Tuesday, July 17, 2007

I really felt the need to post these lyrics again. They speak so much to me every time I hear this song.


Untitled Hymn by Chris Rice (Come to Jesus)

Weak and wounded sinner
Lost and left to die
O, raise your head, for love is passing by
Come to Jesus
Come to Jesus
Come to Jesus and live!

Now your burden's lifted
And carried far away
And precious blood has washed away the stain, so
Sing to Jesus
Sing to Jesus
Sing to Jesus and live!

And like a newborn baby
Don't be afraid to crawl
And remember when you walk
Sometimes we fall...so
Fall on Jesus
Fall on Jesus
Fall on Jesus and live!

Sometimes the way is lonely
And steep and filled with pain
So if your sky is dark and pours the rain, then
Cry to Jesus
Cry to Jesus
Cry to Jesus and live!

O, and when the love spills over
And music fills the night
And when you can't contain your joy inside, then
Dance for Jesus
Dance for Jesus
Dance for Jesus and live!

And with your final heartbeat
Kiss the world goodbye
Then go in peace, and laugh on Glory's side, and
Fly to Jesus
Fly to Jesus
Fly to Jesus and live!

Thursday, July 05, 2007

...but on the bright side,

After I posted my last entry, Blogger presented me with an opportunity to make money from my blog by allowing Google to place ads related to my blog with Google AdSense.

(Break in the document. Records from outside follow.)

[src/design/idLatch.sv]
// ID/EX stage register and handshake
`timescale 1ns/10ps
module idLatch import isaPkg::*; (
   input logic clk,
   input logic rstN,
   input logic instrReq,
   output logic instrAck,
   ctrlIf.consumer ctrl,
   input logic [dataW-1:0] readData1,
   input logic [dataW-1:0] readData2,
   input logic [dataW-1:0] imm5Ext,
   input logic [dataW-1:0] imm8Ext,
   input logic [dataW-1:0] imm11Ext,
   input logic [selW-1:0] writeReg,
   output logic exRegWrite,
   output logic exMemRead,
   output logic exMemWrite,
   output logic [1:0] exMemToReg,
   output logic [1:0] exAluSrc1,
   output logic [1:0] exAluSrc2,
   output logic [3:0] exAluOp,
   output logic exInvA,
   output logic exInvB,
   output logic exCin,
   output logic exBeq,
   output logic exBne,
   output logic exBlt,
   output logic exBgt,
   output logic exAluJump,
   output logic exHalt,
   output logic exErr,
   output logic [dataW-1:0] exReadData1,
   output logic [dataW-1:0] exReadData2,
   output logic [dataW-1:0] exImm5,
   output logic [dataW-1:0] exImm8,
   output logic [dataW-1:0] exImm11,
   output logic [selW-1:0] exWriteReg
);
   logic state;
   logic capture;

   assign capture = (state == stIdle) && instrReq; // Ack low, request seen
   assign instrAck = (state == stHeld);

   always_ff @(posedge clk) begin
      if (!rstN) begin
         state <= stIdle;
         {exRegWrite, exMemRead, exMemWrite, exMemToReg, exAluSrc1, exAluSrc2} <= '0;
         {exAluOp, exInvA, exInvB, exCin, exBeq, exBne, exBlt, exBgt} <= '0;
         {exAluJump, exHalt, exErr} <= '0;
      end else if (capture) begin
         state <= stHeld;
         exRegWrite <= ctrl.regWrite;
         exMemRead <= ctrl.memRead;
         exMemWrite <= ctrl.memWrite;
         exMemToReg <= ctrl.memToReg;
         exAluSrc1 <= ctrl.aluSrc1;
         exAluSrc2 <= ctrl.aluSrc2;
         exAluOp <= ctrl.aluOp;
         {exInvA, exInvB, exCin} <= {ctrl.invA, ctrl.invB, ctrl.cin};
         {exBeq, exBne, exBlt, exBgt} <= {ctrl.beq, ctrl.bne, ctrl.blt, ctrl.bgt};
         {exAluJump, exHalt, exErr} <= {ctrl.aluJump, ctrl.halt, ctrl.err};
      end else if ((state == stHeld) && !instrReq) begin
         state <= stIdle;              // Request removed, drop ack
      end
   end

   // Payload, held until next capture
   always_ff @(posedge clk) begin
      if (capture) begin
         exReadData1 <= readData1;
         exReadData2 <= readData2;
         exImm5 <= imm5Ext;
         exImm8 <= imm8Ext;
         exImm11 <= imm11Ext;
         exWriteReg <= writeReg;
      end
   end
endmodule

[src/design/regFileBypass.sv]
// Register file with write bypass
`timescale 1ns/10ps
module regFileBypass import isaPkg::*; (
   input logic clk,
   input logic rstN,
   input logic [selW-1:0] rdSel1,
   input logic [selW-1:0] rdSel2,
   output logic [dataW-1:0] rdData1,
   output logic [dataW-1:0] rdData2,
   input logic wbEn,
   input logic [selW-1:0] wbReg,
   input logic [dataW-1:0] wbData
);
   logic [dataW-1:0] regs [numRegs];   // Architectural registers
   logic hit1;
   logic hit2;

   always_ff @(posedge clk) begin
      if (!rstN) begin
         for (int i = 0; i < numRegs; i++) begin
            regs[i] <= '0;             // All registers read zero
         end
      end else if (wbEn) begin
         regs[wbReg] <= wbData;
      end
   end

   // Same-cycle write seen on the read ports
   assign hit1 = wbEn && (wbReg == rdSel1);
   assign hit2 = wbEn && (wbReg == rdSel2);

   assign rdData1 = hit1 ? wbData : regs[rdSel1];
   assign rdData2 = hit2 ? wbData : regs[rdSel2];
endmodule

[config.mk]
export PLATFORM = sky130hd
export DESIGN_NAME = decodeTop
export DESIGN_NICKNAME = d
export VERILOG_FILES = /design/src/design/isaPkg.sv /design/src/design/ctrlIf.sv /design/src/design/ctrlDecoder.sv /design/src/design/decodeStage.sv /design/src/design/decodeTop.sv /design/src/design/idLatch.sv /design/src/design/regFileBypass.sv
export SDC_FILE = /design/constraint.sdc
export NUM_CORES = 1
export LEC_CHECK = 0
export BUFFER_PORTS_ARGS = -buffer_cell sky130_fd_sc_hd__buf_2
export CAP_MARGIN = 20
export CORE_UTILIZATION = 58
export CTS_CLUSTER_DIAMETER = 40
export DETAILED_ROUTE_END_ITERATION = 12
export PLACE_DENSITY = 0.81
export SLEW_MARGIN = 0
export SYNTH_ARGS = -nofsm -noshare
export SYNTH_HDL_FRONTEND = slang
export SYNTH_SLANG_ARGS = --single-unit
[constraint.sdc]
create_clock -name clk -period 3.31 [get_ports clk]
set_input_delay 0.331 -clock clk [delete_from_list [all_inputs] [get_ports clk]]
set_output_delay 0.331 -clock clk [all_outputs]
set_load 0.005 [all_outputs]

The only thing I now wonder is what they would place in my blog. Anti-depressants? Armaments? Tranquilizers? Cages?

Food for thought.

It's hard to describe just how dark I feel right now. I almost leapt thru the computer screen to strangle Blogger when it dared to tell me that I had no blog associated with my account. Apparently Blogger didn't know how awful the day had been and thought it might be fun to toy with me. All is well on that front, as indicated by my typing here.

I can't quite describe why things are as bad as they are right now. But it's been long since I last felt this despondent, this dark, finding things this bleak. A very large part of it, I think, is having watched a friend struggle horribly this week. Her husband had a massive heart attack last Monday, June 25. So many of us banded together to pray for his recovery, and for a few (too) short hours, it seemed so promising. Rob started to recover, enough to kiss Aggie, to smile at her, to interact with her. But then things changed. All too suddenly, organs began to fail. And Aggie was faced with the horrible decision of what to do. She decided, after much prayer and struggle, to let Rob go.

I just feel that I failed her. I cannot think of any time in my life when I have prayed harder, more frequently, more fervently, or with more tears. I tried so hard to give her hope, but in the end, I did nothing. I feel empty, and I feel stupid for saying that, because Aggie is the one with true loss. All I did was fail.

But it's just hard to rebound from that feeling. That feeling that you put every little ounce of anything you had into something, just to watch someone, in the end, struggle so horribly and with so much pain. I do not regret for a second any time, energy, prayer, emotion, etc. that I spent, because I truly believe that Aggie will be a sister for life. But I just wish that I could have saved her this pain. And I wish that God would have.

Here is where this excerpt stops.